Collected data entries:
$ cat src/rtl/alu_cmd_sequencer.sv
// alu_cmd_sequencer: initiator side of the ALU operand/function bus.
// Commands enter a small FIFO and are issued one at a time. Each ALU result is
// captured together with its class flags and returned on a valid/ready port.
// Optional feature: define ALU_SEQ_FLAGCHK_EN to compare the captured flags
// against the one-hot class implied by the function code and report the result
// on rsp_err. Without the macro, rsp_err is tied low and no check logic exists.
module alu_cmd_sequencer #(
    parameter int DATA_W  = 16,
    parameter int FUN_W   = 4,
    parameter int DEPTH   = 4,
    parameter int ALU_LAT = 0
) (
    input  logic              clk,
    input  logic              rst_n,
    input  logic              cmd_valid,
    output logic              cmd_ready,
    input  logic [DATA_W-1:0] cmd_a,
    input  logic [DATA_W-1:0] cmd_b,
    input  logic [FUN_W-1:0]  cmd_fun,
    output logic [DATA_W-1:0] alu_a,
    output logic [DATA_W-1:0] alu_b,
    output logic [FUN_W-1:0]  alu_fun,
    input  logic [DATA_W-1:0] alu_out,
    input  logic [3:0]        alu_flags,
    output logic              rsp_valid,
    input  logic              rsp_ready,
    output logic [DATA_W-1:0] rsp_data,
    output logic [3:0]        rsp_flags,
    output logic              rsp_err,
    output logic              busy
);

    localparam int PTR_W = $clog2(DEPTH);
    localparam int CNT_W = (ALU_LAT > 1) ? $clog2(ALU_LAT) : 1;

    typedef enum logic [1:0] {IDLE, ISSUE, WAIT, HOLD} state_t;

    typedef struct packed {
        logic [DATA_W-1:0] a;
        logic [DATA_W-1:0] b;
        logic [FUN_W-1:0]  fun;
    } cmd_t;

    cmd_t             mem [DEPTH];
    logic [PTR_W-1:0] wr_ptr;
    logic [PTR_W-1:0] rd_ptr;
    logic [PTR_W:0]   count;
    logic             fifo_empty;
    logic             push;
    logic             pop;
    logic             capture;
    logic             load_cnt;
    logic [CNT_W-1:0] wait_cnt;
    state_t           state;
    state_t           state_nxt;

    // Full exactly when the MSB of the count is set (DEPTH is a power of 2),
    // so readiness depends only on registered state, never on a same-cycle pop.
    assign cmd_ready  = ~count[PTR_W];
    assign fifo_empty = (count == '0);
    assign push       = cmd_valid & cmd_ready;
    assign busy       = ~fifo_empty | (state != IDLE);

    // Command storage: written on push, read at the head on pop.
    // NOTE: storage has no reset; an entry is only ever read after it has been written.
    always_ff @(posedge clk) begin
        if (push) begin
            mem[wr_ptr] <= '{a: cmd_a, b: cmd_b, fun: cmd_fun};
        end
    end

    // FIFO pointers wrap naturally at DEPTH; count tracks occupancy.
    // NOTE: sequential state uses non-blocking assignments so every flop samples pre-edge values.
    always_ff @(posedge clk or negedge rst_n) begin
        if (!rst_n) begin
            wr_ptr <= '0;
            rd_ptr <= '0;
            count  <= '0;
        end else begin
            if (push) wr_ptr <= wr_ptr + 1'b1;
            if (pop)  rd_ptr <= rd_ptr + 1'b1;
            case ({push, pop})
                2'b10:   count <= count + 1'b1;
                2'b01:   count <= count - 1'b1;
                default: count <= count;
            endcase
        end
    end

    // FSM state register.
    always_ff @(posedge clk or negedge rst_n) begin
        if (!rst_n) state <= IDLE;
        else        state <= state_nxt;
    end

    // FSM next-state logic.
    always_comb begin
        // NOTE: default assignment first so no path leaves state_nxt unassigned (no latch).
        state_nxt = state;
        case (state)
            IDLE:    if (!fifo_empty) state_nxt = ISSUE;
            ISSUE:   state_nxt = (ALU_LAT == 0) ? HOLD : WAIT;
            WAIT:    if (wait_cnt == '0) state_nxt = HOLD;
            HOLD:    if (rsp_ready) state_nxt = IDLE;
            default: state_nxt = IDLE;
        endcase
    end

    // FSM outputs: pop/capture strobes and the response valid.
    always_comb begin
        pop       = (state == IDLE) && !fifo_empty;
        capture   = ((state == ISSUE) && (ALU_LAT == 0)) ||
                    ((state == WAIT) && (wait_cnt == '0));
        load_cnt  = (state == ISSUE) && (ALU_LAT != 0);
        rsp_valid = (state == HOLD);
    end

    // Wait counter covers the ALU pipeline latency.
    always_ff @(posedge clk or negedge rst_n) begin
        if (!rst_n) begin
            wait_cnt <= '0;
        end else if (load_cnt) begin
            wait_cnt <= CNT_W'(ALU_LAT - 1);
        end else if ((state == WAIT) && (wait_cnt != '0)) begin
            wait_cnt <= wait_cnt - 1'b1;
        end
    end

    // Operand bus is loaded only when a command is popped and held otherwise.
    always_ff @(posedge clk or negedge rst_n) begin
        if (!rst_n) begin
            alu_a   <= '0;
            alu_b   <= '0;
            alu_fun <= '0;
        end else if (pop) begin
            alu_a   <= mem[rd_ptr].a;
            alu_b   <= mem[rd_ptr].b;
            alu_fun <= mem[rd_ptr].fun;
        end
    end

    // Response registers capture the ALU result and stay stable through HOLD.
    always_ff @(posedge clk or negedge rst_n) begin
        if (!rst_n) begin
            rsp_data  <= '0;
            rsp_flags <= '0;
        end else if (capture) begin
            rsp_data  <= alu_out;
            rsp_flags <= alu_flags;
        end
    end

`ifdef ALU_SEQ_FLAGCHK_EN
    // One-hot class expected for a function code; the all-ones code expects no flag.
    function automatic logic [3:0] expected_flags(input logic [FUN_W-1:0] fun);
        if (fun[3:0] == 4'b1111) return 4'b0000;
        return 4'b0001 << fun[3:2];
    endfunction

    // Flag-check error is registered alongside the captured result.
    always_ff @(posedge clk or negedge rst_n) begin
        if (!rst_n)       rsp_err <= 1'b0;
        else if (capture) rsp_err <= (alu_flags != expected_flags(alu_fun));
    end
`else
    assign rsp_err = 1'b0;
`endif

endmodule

THE TASK: Reproduce every line above that contains the string "storage".

RESULT FOR THIS TASK:
    // Command storage: written on push, read at the head on pop.
    // NOTE: storage has no reset; an entry is only ever read after it has been written.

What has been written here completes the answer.